The problem is not that business majors are stupid. “I teach students in Franklin and Terry, and I don’t see any significant differences in test scores, grades, etc.” says Dr. Jonathan Williams, a professor of Economics at UGA. “I think your median student in both departments is about the same.” Rather, the University of Georgia, and others like it across the country, allows students to skate through school with only minimal exposure to subjects outside their chosen discipline. The University only requires 6 hours of Humanities/Fine Arts (English, Comparative Literature, Philosophy, Religion, Music, Classics, Foreign Languages) and 12 hours of Social Sciences (History, Sociology, Anthropology, Economics).
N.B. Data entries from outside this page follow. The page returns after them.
## src/rtl/puf_response_voter.sv

```systemverilog
// Majority voter for an arbiter PUF: drives a challenge, waits to settle, then votes N_VOTES samples.
// Define PUF_VOTE_MASK_EN to add the per-bit Unstable (non-unanimous) output.
module puf_response_voter #(
    parameter int unsigned C_LENGTH      = 32,
    parameter int unsigned N_VOTES       = 7,
    parameter int unsigned SETTLE_CYCLES = 4
) (
    input  logic                Clk,
    input  logic                Rst_n,
    input  logic                In_valid,
    output logic                In_ready,
    input  logic [C_LENGTH-1:0] In_challenge,
    output logic [C_LENGTH-1:0] Puf_challenge,
    input  logic [C_LENGTH-1:0] Puf_response,
    output logic                Out_valid,
    input  logic                Out_ready,
    output logic [C_LENGTH-1:0] Out_response,
`ifdef PUF_VOTE_MASK_EN
    output logic [C_LENGTH-1:0] Unstable,
`endif
    output logic [C_LENGTH-1:0] Out_challenge
);

    localparam int unsigned CW = $clog2(N_VOTES + 1);
    localparam int unsigned SW = $clog2(SETTLE_CYCLES + 1);
    localparam logic [CW-1:0] HALF        = CW'(N_VOTES / 2);
    localparam logic [CW-1:0] LAST        = CW'(N_VOTES - 1);
    localparam logic [SW-1:0] SETTLE_LOAD = SW'(SETTLE_CYCLES - 1);
`ifdef PUF_VOTE_MASK_EN
    localparam logic [CW-1:0] FULL        = CW'(N_VOTES);
`endif

    typedef enum logic [1:0] {StIdle, StSettle, StSample, StDone} state_e;

    state_e              state_q;
    logic [SW-1:0]       settle_q;
    logic [CW-1:0]       sample_q;
    logic [CW-1:0]       cnt_q [C_LENGTH];
    logic [CW-1:0]       total [C_LENGTH];
    logic [C_LENGTH-1:0] vote;
`ifdef PUF_VOTE_MASK_EN
    logic [C_LENGTH-1:0] mixed;
`endif

    // Totals include the sample arriving this cycle so the last sample can be voted directly.
    always_comb begin
        for (int i = 0; i < int'(C_LENGTH); i++) begin
            total[i] = cnt_q[i] + CW'(Puf_response[i]);
            vote[i]  = total[i] > HALF;
`ifdef PUF_VOTE_MASK_EN
            mixed[i] = (total[i] != '0) && (total[i] != FULL);
`endif
        end
    end

    assign In_ready  = (state_q == StIdle);
    assign Out_valid = (state_q == StDone);

    always_ff @(posedge Clk) begin
        if (!Rst_n) begin
            state_q       <= StIdle;
            settle_q      <= '0;
            sample_q      <= '0;
            Puf_challenge <= '0;
            Out_challenge <= '0;
            Out_response  <= '0;
`ifdef PUF_VOTE_MASK_EN
            Unstable      <= '0;
`endif
            for (int i = 0; i < int'(C_LENGTH); i++) begin
                cnt_q[i] <= '0;
            end
        end else begin
            unique case (state_q)
                StIdle: begin
                    if (In_valid) begin
                        Puf_challenge <= In_challenge;
                        Out_challenge <= In_challenge;
                        settle_q      <= SETTLE_LOAD;
                        sample_q      <= '0;
                        for (int i = 0; i < int'(C_LENGTH); i++) begin
                            cnt_q[i] <= '0;
                        end
                        state_q <= StSettle;
                    end
                end
                StSettle: begin
                    if (settle_q == '0) begin
                        state_q <= StSample;
                    end else begin
                        settle_q <= settle_q - SW'(1);
                    end
                end
                StSample: begin
                    for (int i = 0; i < int'(C_LENGTH); i++) begin
                        cnt_q[i] <= total[i];
                    end
                    sample_q <= sample_q + CW'(1);
                    if (sample_q == LAST) begin
                        Out_response <= vote;
`ifdef PUF_VOTE_MASK_EN
                        Unstable     <= mixed;
`endif
                        state_q      <= StDone;
                    end
                end
                StDone: begin
                    if (Out_ready) begin
                        state_q <= StIdle;
                    end
                end
                default: state_q <= StIdle;
            endcase
        end
    end

endmodule
```

## config.mk

```make
export PLATFORM = sky130hd
export DESIGN_NAME = puf_response_voter
export DESIGN_NICKNAME = d
export VERILOG_FILES = /design/src/rtl/puf_response_voter.sv
export SDC_FILE = /design/constraint.sdc
export NUM_CORES = 1
export LEC_CHECK = 0
export BUFFER_PORTS_ARGS = -buffer_cell sky130_fd_sc_hd__buf_4
export CAP_MARGIN = 20
export CORE_AREA = 2 2 148 150
export CTS_BUF_LIST = sky130_fd_sc_hd__clkbuf_4 sky130_fd_sc_hd__clkbuf_8
export DETAILED_ROUTE_END_ITERATION = 6
export DIE_AREA = 0 0 150 152
export PLACE_DENSITY_LB_ADDON = 0.15
export SETUP_SLACK_MARGIN = 0.3
export SLEW_MARGIN = 5
export SYNTH_ARGS = -nofsm -noshare
export SYNTH_HDL_FRONTEND = slang
export SYNTH_SLANG_ARGS = --single-unit
```

## constraint.sdc

```tcl
create_clock -name Clk -period 2.7 [get_ports Clk]
set_input_delay 0.135 -clock Clk [delete_from_list [all_inputs] [get_ports Clk]]
set_output_delay 0.135 -clock Clk [all_outputs]
set_load 0.02 [all_outputs]
```

# ---- Yosys cells after proc, flatten, opt, wreduce, memory -nomap -nowiden
# Memory sizes are Yosys's and may differ from the RTL's.
# Cells that the tools add are included.
dict set report word_totals {
  elab_cells 236
  mem_count 1
  output_inout_bits 98
  inputBits 68
  reg_bits 72
  mem_bits_rw 96
}
dict set report classes {
  n_mux 82
  reduce_logical 9
  n_bitwise 64
  add_sub_neg 34
  order_cmp 32
  eq_ne 9
}
# memory words width rd rd_ports_with_merged_regs wr line_no
set mem_list {}
lappend mem_list {cnt_q 32 3 32 0 32 38} ;# logic [CW-1:0] cnt_q [C_LENGTH];
# operator n
set ops {}
lappend ops {{3-bit two-way mux} 67}
lappend ops {{3-bit by 1-bit adder with 3-bit output} 32}
lappend ops {{3-bit by 2-bit > comparator with 1-bit output (second input constant)} 32}
lappend ops {{1-bit bitwise OR} 64}
lappend ops {{3-bit case mux with 2 select lines} 2}
lappend ops {{1-bit two-way mux} 8}
lappend ops {{2-bit two-way mux} 4}
lappend ops {{2-bit != test (second input constant)} 4}
lappend ops {{2-bit case mux with 4 select lines} 1}
lappend ops {{2-bit AND reduction} 3}
lappend ops {{2-bit == test (second input constant)} 2}
lappend ops {{4-bit AND reduction} 1}
lappend ops {{2-bit nonzero test} 2}
lappend ops {{3-bit by 1-bit adder with 3-bit output (second input constant)} 1}
lappend ops {{3-bit == test (second input constant)} 1}
lappend ops {{3-bit logical NOT} 1}
lappend ops {{3-bit AND reduction} 1}
lappend ops {{3-bit by 1-bit subtractor with 3-bit output (second input constant)} 1}
lappend ops {{2-bit by 1-bit == test with 1-bit output (second input constant)} 1}
lappend ops {{2-bit logical NOT} 1}
lappend ops {{2-bit by 1-bit != test with 1-bit output (second input constant)} 1}

# ---- Depth between registers and ports, before layout
dict set report depth {
  word_depth 6
  ltp_mapped 7
  ltp_nobuf 6
}

# ---- Least setup slack after synthesis
# No wires, ideal clock.
dict set report synth_timing {
  path_kind {register to register}
  startpoint {register state_q[0]}
  endpoint {memory cnt_q[0][10] (netlist name) (enable)}
  arrival_time_ps 2171
  setup_ps 404
  stages_incl_launch_ff 6
  setup_slack_ps 125
  t_required_ps 2296
  n_path_buf 1
  synth_period_minus_slack_ps 2575
  path_cell_list {dfxtp_1 > inv_1 > ha_1 > and2_1 > clkbuf_1 > or3_1}
}
# item line_no
set synth_rtl {}
lappend synth_rtl {{start, declared} 35} ;# state_e state_q;
lappend synth_rtl {{start signal, assigned} 61} ;# state_q <= StIdle;
lappend synth_rtl {{start signal, assigned} 84} ;# state_q <= StSettle;
lappend synth_rtl {{start signal, assigned} 89} ;# state_q <= StSample;
lappend synth_rtl {{end, declared} 38}

==> summary.md <==
| Metric | Value |
|---|---|
| Outcome | finished, final reports clean |
| Die area | 0.0228 mm2 |
| Most used flip-flop cell after synthesis | sky130_fd_sc_hd__edfxtp_1 |
| Mean area per synthesized cell | between 10 and 15 um2 |
| Power per cell area | around 810 mW/mm2 |
| Number of different library cells in the post-synthesis netlist | 29 |
| DRT met1 WL | approximately 7.3 mm |
| Basic-gate share of the synthesized area counting and, or, nand and nor cells | 0.135 |
| Number of instances in the placed design | between 1000 and 1500 |
| Mapped Cells | ~650 |
| CTS buffer count | 17 |
| Area share of fa/ha/maj cells after synthesis | 0.122 |
| Setup WS post-layout | 463 ps |
| Synth Net Count | 795 |
| Sum of met3 wire segment lengths after detailed routing | 578 um |
| Number of enable-type register cells in the synthesized netlist | between 90 and 100 |
| Post-DR vias/cell | approximately 4.7 |
| Clock-pin slew on the worst setup and hold paths | 90 ps |
| Detailed-route wire length per cell | roughly 15 um |
| Largest net degree at the start of global routing | 68 |
| Startpoint of the worst setup timing path | state_q[0]$_SDFFE_PN0P_ |
| Final Total Pwr | about 7.7 mW |
| Nets | 950 |
| Fraction of post-synthesis cell area in the top cell type by area | 0.373 |
| Count of TritonRoute iterations in the first routing pass | 4 |
| Total Routing Usage GR | 0.148 |
| GP Congestion | between 0.7 and 0.8 |
| Worst endpoint data arrival time | about 2300 ps |
| Nature of the critical path startpoint | register |
| IO Port Bufs | roughly 170 |
| Max-Cap Viols | 0 |
| Compound-gate portion of the synthesized area | 0.0669 |
| Final Instance Count excl. Fillers | 1102 |
| Setup CP Type | register to register |
| Fin. max-slew vios | 0 |
| Mux contribution to synthesized area | 0.00401 |
| Share of the yosys chip area belonging to registers | 0.574 |
| Sink Count | about 170 |
| Total length of routed met2 wires | roughly 8.3 mm |
| CTS HTree Levels | 4 |
| Num rows | 54 |
| Fraction of final layout cells with drive strength greater than 1 | 0.259 |
| Library cell used as clock root buffer | sky130_fd_sc_hd__clkbuf_8 |
| Crit Reg-Reg Endpoint | cnt_q[1][41]$_SDFFCE_PN0P_ |
| Post CTS Setup Buffer Count | 0 |
| Endpoints failing hold | 0 |
| Worst Path Required | approximately 2800 ps |
| Top Metal Used | met4 |
| Vias in the first global route | approximately 5200 |
| Remaining antenna violation count | 0 |
| Actual slew at the worst max-slew pin | 964 ps |
| Clock latency at the later pin of the worst-skew pair | approximately 450 ps |
| Final routed wirelength across all metal layers | 16.4 mm |
| Logic depth of the worst register-to-register path | 4 |
| Number of top-level design ports | roughly 170 |
| Number of endpoints failing setup at the final stage | 0 |
| Number of buffers between clock root and the deepest sink | 2 |
| Endpoint of the worst setup timing path | cnt_q[1][41]$_SDFFCE_PN0P_ |
| Main area contributors after synthesis | sky130_fd_sc_hd__edfxtp_1, sky130_fd_sc_hd__dfxtp_1, sky130_fd_sc_hd__ha_1 |
| Cell type with the highest aggregate area in the netlist | sky130_fd_sc_hd__edfxtp_1 |
| Number of inserted filler cells in the final layout | about 2000 |
| Total Neg Setup Slack | 0 ps |
| Fmax achieved | around 450 MHz |
| Hold/Removal Path Class | primary input to register |
| Initial cell density of the core | 0.350 |
| HPWL reported at the end of detailed placement | around 11 mm |
| Setup slack, reg-to-reg | roughly 460 ps |
| Peak supply drop | 404 uV |
| Netlist area before placement | 0.00748 mm2 |
| Worst hold path startpoint | Puf_response[0] |
| Top cells by instance count after synthesis | sky130_fd_sc_hd__edfxtp_1, sky130_fd_sc_hd__dfxtp_1, sky130_fd_sc_hd__nand2_1, sky130_fd_sc_hd__ha_1, sky130_fd_sc_hd__nor2_1 |
| Unrepaired setup endpoints after global routing | no |
| Number of storage elements in the synthesis netlist | 168 |
| Share of the synthesized netlist area taken by xor and xnor gates | 0.0398 |
| Drt initial violations | between 200 and 250 |
| Endpoint class of the critical path | register |
| Final-layout worst hold slack | between 40 and 50 ps |
| Core area | 0.0214 mm2 |
| Launching point of the worst reg2reg path | state_q[0]$_SDFFE_PN0P_ |
| Proportion of register bits with asynchronous set or reset after synthesis | 0 |
| Slew margin rel. | 0.358 |
| Most common cell in the synthesized netlist | sky130_fd_sc_hd__edfxtp_1 |
| Via total after detailed routing | just over 5000 |
| Fin crit period | between 2000 and 2500 ps |
| Die Width | 150 um |
| Number of inserted diodes | 0 |
| Layout overhead on the synthesized area | 26.7% |
| Height of the die | around 150 um |
| Fin Clk Skew | roughly 11 ps |
| Number of antenna violations at the first check in global routing | 0 |
| TritonCTS clock tree | built |
| Global-route wire length before repair | 26.3 mm |
| Post-route clock period utilization | 0.828 |
| Main combinational cell family by area after synthesis | simple AND/OR/NAND/NOR gates |
| Static leakage power | approximately 4.2 nW |
| Top fanout value on the critical path | 42 |
| Number of warnings issued by yosys | 0 |
| Grt total ovfl | 0 |
| Pre-CTS setup slack | between 400 and 500 ps |
| Final routed DRC violation total | 0 |
## how the worst min path moves through the flow
stage | to | depth (start not counted) | slack, ps
after floorplan | Out_challenge[0]$_SDFFE_PN0P_ | 2 | 270
after global placement | Out_challenge[8]$_SDFFE_PN0P_ | 3 | 380
after detailed placement | Out_challenge[13]$_SDFFE_PN0P_ | 3 | 390
after CTS | cnt_q[0][0]$_SDFFE_PP0P_ | 4 | 10
after global routing | cnt_q[0][0]$_SDFFE_PP0P_ | 4 | 70
final | cnt_q[0][0]$_SDFFE_PP0P_ | 4 | 40
## sequential cells by signal, summed over array words and instances, names as in the netlist
name           cells
state_q            2
sample_q           3
cnt_q             96
settle_q           3
Out_challenge     32
Out_response      32
## layout make-up
cell class / instances / area [um2] / area share
multi-input combinational: 406 / 2760 / 0.291
clock inverter: 14 / 148 / 0.0156
inverter: 8 / 30.0 / 0.00317
clock buffer: 18 / 241 / 0.0255
tap: 280 / 350 / 0.0370
timing repair buffer: 208 / 1650 / 0.175
sequential: 168 / 4290 / 0.453
## layer usage
layer	up-vias	track usage
met5	-	0
met4	0	0.0615
met3	20	0.0297
met2	99	0.250
met1	2462	0.182
li1	2568	-
## cell families (layout without fill, tap and decap cells)
family,Yosys count,after routing
fa+ha+maj,73,73
xor+xnor,34,34
simple gates,218,218
compound gates,78,78
flops,168,168
buf+inv,80,248
mux,3,3
## critical path, cell delays in order, from the launching register on
cell                      delay (ps)
sky130_fd_sc_hd__dfxtp_1         390
sky130_fd_sc_hd__inv_1           110
sky130_fd_sc_hd__ha_1            290
sky130_fd_sc_hd__and2_1          190
sky130_fd_sc_hd__or3_2           840
## report_power, final
part,internal [mW],switching (mW),total (mW)
sequential,3.41,0.253,3.67
combinational,0.866,1.33,2.20
clock,0.842,0.951,1.79
## placed cells by master (no fill, tap or decap), drive strengths merged, types with 18 or more instances in the layout
cell / netlist / layout
a211oi: 33 / 33
a21oi: 36 / 36
and3: 63 / 63
buf: 44 / 176
clkbuf: 28 / 18
dfxtp: 75 / 75
dlygate4sd3: 0 / 32
edfxtp: 93 / 93
ha: 73 / 73
nand2: 74 / 74
nor2: 69 / 69
xnor2: 33 / 33
## repair_timing
item | CTS | global route
hold buffers | 32 | 0
gates resized for setup | 0 | 1
endpoints found under the setup margin | 0 | 14
endpoints found under the hold margin | 32 | 0
## metrics by stage
| stage | utilization | instance area (um2) |
|---|---|---|
| global route | 0.444 | 9480 |
| detailed placement | 0.411 | 8760 |
| CTS | 0.444 | 9470 |
| floorplan | - | 7480 |
| finish | 0.444 | 9480 |
| global placement | 0.411 | 8760 |
No activity file was read; power rests on OpenSTA's default activity.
Combine the AP and IB credit many freshman carry with the fact that classes like “History and Analysis of Rock Music” are deemed similarly worthy to “Introduction to Philosophy,” and it is easy to see how a student can graduate with an extensive knowledge of supply chain management and an exceedingly dim understanding of the world. Without necessary prodding by the University, students acting in the vein of J.S. Mill’s rationally self-interested man will be unlikely to do more than the bare minimum required to graduate, let alone actually read a book by Mill or anyone else.
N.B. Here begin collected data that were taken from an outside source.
## src/rtl/mux4_rr_arbiter_pkg.sv

```systemverilog
// Purpose  : shared types, constants and helpers for the 4-way round-robin arbiter.
// Latency  : n/a (declarations only).
// Backpress: n/a.
package mux4_rr_arbiter_pkg;

    localparam int NREQ = 4;

    typedef enum logic {
        IDLE  = 1'b0,
        GRANT = 1'b1
    } state_e;

    // Last-granted pointer after reset: the search then starts at requester 0.
    localparam logic [1:0] LAST_RST = 2'd3;

    function automatic logic [NREQ-1:0] onehot2(input logic [1:0] idx);
        logic [NREQ-1:0] oh;
        oh = '0;
        oh[idx] = 1'b1;
        return oh;
    endfunction

endpackage

```

## src/rtl/mux4_rr_arbiter_if.sv

```systemverilog
// Purpose  : bundle of requester handshake, data words and arbitrated output.
// Latency  : n/a (wiring only).
// Backpress: req/gnt handshake; a requester holds req until it has been served.
// Ports: req/d0..d3 driven by requesters, gnt/sel/y/y_valid driven by the arbiter.
interface mux4_rr_arbiter_if
    import mux4_rr_arbiter_pkg::*;
#(
    parameter int WIDTH = 8
);
    logic [NREQ-1:0]  req;
    logic [WIDTH-1:0] d0;
    logic [WIDTH-1:0] d1;
    logic [WIDTH-1:0] d2;
    logic [WIDTH-1:0] d3;
    logic [NREQ-1:0]  gnt;
    logic [1:0]       sel;
    logic [WIDTH-1:0] y;
    logic             y_valid;

    // Requester side.
    modport master (
        output req, d0, d1, d2, d3,
        input  gnt, sel, y, y_valid
    );

    // Arbiter side.
    modport slave (
        input  req, d0, d1, d2, d3,
        output gnt, sel, y, y_valid
    );
endinterface

```

## src/rtl/mux4.sv

```systemverilog
// Purpose  : generic 4:1 word multiplexer.
// Latency  : combinational.
// Backpress: none.
// Ports: d0_i..d3_i data inputs, s_i binary select, y_o selected word.
module mux4 #(
    parameter int WIDTH = 8
) (
    input  logic [WIDTH-1:0] d0_i,
    input  logic [WIDTH-1:0] d1_i,
    input  logic [WIDTH-1:0] d2_i,
    input  logic [WIDTH-1:0] d3_i,
    input  logic [1:0]       s_i,
    output logic [WIDTH-1:0] y_o
);
    always_comb begin
        y_o = d0_i;
        unique case (s_i)
            2'd0: y_o = d0_i;
            2'd1: y_o = d1_i;
            2'd2: y_o = d2_i;
            2'd3: y_o = d3_i;
            default: y_o = d0_i;
        endcase
    end
endmodule

```

## src/rtl/mux4_rr_arbiter_rr_pick4.sv

```systemverilog
// Purpose  : round-robin pick among 4 requests, search starting after last_i.
// Latency  : combinational.
// Backpress: none.
// Ports: req_i requests, last_i last-granted index, any_o some request set,
//        winner_o first set request at last+1, last+2, last+3, last (mod 4).
module rr_pick4
    import mux4_rr_arbiter_pkg::*;
(
    input  logic [NREQ-1:0] req_i,
    input  logic [1:0]      last_i,
    output logic            any_o,
    output logic [1:0]      winner_o
);
    logic [1:0] idx;

    always_comb begin
        any_o    = |req_i;
        winner_o = last_i;
        idx      = last_i;
        // Walk from the farthest position back to the nearest so the nearest
        // set request (smallest offset) is the last one written.
        for (int k = NREQ; k >= 1; k--) begin
            idx = last_i + 2'(k);
            if (req_i[idx]) begin
                winner_o = idx;
            end
        end
    end
endmodule

```

## src/rtl/mux4_rr_arbiter.sv

```systemverilog
// Purpose  : round-robin arbiter sharing one WIDTH-bit bus between 4 requesters.
// Latency  : grant one edge after req; data registered one edge after gnt&req.
// Backpress: owner keeps the bus while req is high, preempted after MAX_HOLD
//            cycles only if someone else is waiting.
// Ports: clk, rst_n (async, active-low), bus (slave side of mux4_rr_arbiter_if).
module mux4_rr_arbiter
    import mux4_rr_arbiter_pkg::*;
#(
    parameter int WIDTH    = 8,
    parameter int MAX_HOLD = 4
) (
    input  logic               clk,
    input  logic               rst_n,
    mux4_rr_arbiter_if.slave   bus
);
    localparam int HW = $clog2(MAX_HOLD + 1);
    localparam logic [HW-1:0] HOLD_MAX = HW'(MAX_HOLD);
    localparam logic [HW-1:0] HOLD_ONE = HW'(1);

    state_e           state_q, state_d;
    logic [NREQ-1:0]  gnt_q, gnt_d;
    logic [1:0]       sel_q, sel_d;
    logic [1:0]       last_q, last_d;
    logic [HW-1:0]    hold_q, hold_d;
    logic [WIDTH-1:0] y_q, y_d;
    logic             y_valid_q, y_valid_d;

    logic             any_req;
    logic [1:0]       winner;
    logic             others_req;
    logic             owner_req;
    logic [WIDTH-1:0] mux_y;

    // While granted, last_q equals the owner, so the same pick serves both
    // idle arbitration and handover/preemption (the owner is searched last).
    rr_pick4 u_pick (
        .req_i    (bus.req),
        .last_i   (last_q),
        .any_o    (any_req),
        .winner_o (winner)
    );

    mux4 #(.WIDTH(WIDTH)) u_mux (
        .d0_i (bus.d0),
        .d1_i (bus.d1),
        .d2_i (bus.d2),
        .d3_i (bus.d3),
        .s_i  (sel_q),
        .y_o  (mux_y)
    );

    assign owner_req  = bus.req[sel_q];
    assign others_req = |(bus.req & ~onehot2(sel_q));

    always_comb begin
        state_d = state_q;
        gnt_d   = gnt_q;
        sel_d   = sel_q;
        last_d  = last_q;
        hold_d  = hold_q;

        unique case (state_q)
            IDLE: begin
                gnt_d = '0;
                if (any_req) begin
                    state_d = GRANT;
                    gnt_d   = onehot2(winner);
                    sel_d   = winner;
                    last_d  = winner;
                    hold_d  = HOLD_ONE;
                end
            end
            GRANT: begin
                if (!owner_req && !others_req) begin
                    // Nobody wants the bus: release, sel keeps the last owner.
                    state_d = IDLE;
                    gnt_d   = '0;
                end else if (!owner_req || (hold_q == HOLD_MAX && others_req)) begin
                    // Handover without an idle bubble.
                    gnt_d  = onehot2(winner);
                    sel_d  = winner;
                    last_d = winner;
                    hold_d = HOLD_ONE;
                end else if (hold_q != HOLD_MAX) begin
                    hold_d = hold_q + HOLD_ONE;
                end
            end
            default: begin
                state_d = IDLE;
                gnt_d   = '0;
            end
        endcase
    end

    // Capture only when the current owner is still requesting.
    always_comb begin
        y_d       = y_q;
        y_valid_d = 1'b0;
        if (gnt_q[sel_q] && owner_req) begin
            y_d       = mux_y;
            y_valid_d = 1'b1;
        end
    end

    always_ff @(posedge clk or negedge rst_n) begin
        if (!rst_n) begin
            state_q   <= IDLE;
            gnt_q     <= '0;
            sel_q     <= 2'd0;
            last_q    <= LAST_RST;
            hold_q    <= '0;
            y_q       <= '0;
            y_valid_q <= 1'b0;
        end else begin
            state_q   <= state_d;
            gnt_q     <= gnt_d;
            sel_q     <= sel_d;
            last_q    <= last_d;
            hold_q    <= hold_d;
            y_q       <= y_d;
            y_valid_q <= y_valid_d;
        end
    end

    assign bus.gnt     = gnt_q;
    assign bus.sel     = sel_q;
    assign bus.y       = y_q;
    assign bus.y_valid = y_valid_q;

endmodule

```

## src/flat_wrapper.sv

```systemverilog
// flat-port wrapper written by rule: the top's interface ports become plain ports
module mux4_rr_arbiter_flat import mux4_rr_arbiter_pkg::*;
#(
    parameter int WIDTH    = 8,
    parameter int MAX_HOLD = 4
)
  (clk, rst_n, bus_req, bus_d0, bus_d1, bus_d2, bus_d3, bus_gnt, bus_sel, bus_y, bus_y_valid);
  mux4_rr_arbiter_if #(.WIDTH(WIDTH)) bus_i ();
  input  logic clk;
  input  logic rst_n;
  input wire logic [$bits(bus_i.req)-1:0] bus_req;
  input wire logic [$bits(bus_i.d0)-1:0] bus_d0;
  input wire logic [$bits(bus_i.d1)-1:0] bus_d1;
  input wire logic [$bits(bus_i.d2)-1:0] bus_d2;
  input wire logic [$bits(bus_i.d3)-1:0] bus_d3;
  output wire logic [$bits(bus_i.gnt)-1:0] bus_gnt;
  output wire logic [$bits(bus_i.sel)-1:0] bus_sel;
  output wire logic [$bits(bus_i.y)-1:0] bus_y;
  output wire logic [$bits(bus_i.y_valid)-1:0] bus_y_valid;
  assign bus_i.req = bus_req;
  assign bus_i.d0 = bus_d0;
  assign bus_i.d1 = bus_d1;
  assign bus_i.d2 = bus_d2;
  assign bus_i.d3 = bus_d3;
  assign bus_gnt = bus_i.gnt;
  assign bus_sel = bus_i.sel;
  assign bus_y = bus_i.y;
  assign bus_y_valid = bus_i.y_valid;
  mux4_rr_arbiter #(.WIDTH(WIDTH), .MAX_HOLD(MAX_HOLD)) u_core (.clk(clk), .rst_n(rst_n), .bus(bus_i));
endmodule
```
All this is not to say that practical education has no place in American universities. High-tech industries (i.e. where the jobs are) often complain that the university system fails to produce enough qualified students to meet their needs. At a time when college costs and student debt are rising, students and parents are right to be concerned about Junior’s job prospects after graduation. It would be ridiculous to suggest that everyone should major or minor in the liberal arts or social sciences. However, it is equally ridiculous to expect that training students in narrow professional categories in the midst of a rapidly changing economy will serve them better than a fundamental understanding of how to read, write, learn, and think. Furthermore, as a democratic society, if we don’t equip our graduates with even the most basic knowledge of history, philosophy, and culture, then it stretches credulity to expect them to make informed decisions about self-government in the age of dark political money and ideological mass media.
“Everyone wants to take easy courses because people have the attitude of not wanting to work” says Dr. Halper. “But they don’t realize what’s on the table. College is just the next step in life, and students don’t realize the potential of who they can be and what they can become.” The American university system is still the best in the world, and a university education is, for many, a ticket to a high-paying job and a place in the middle class. But however intelligent we are as students, we are likely to follow the path of least resistance when it comes to earning our degrees. It is not the University’s business to dictate what we study, but it has a responsibility to ensure that we leave school not only employable, but educated.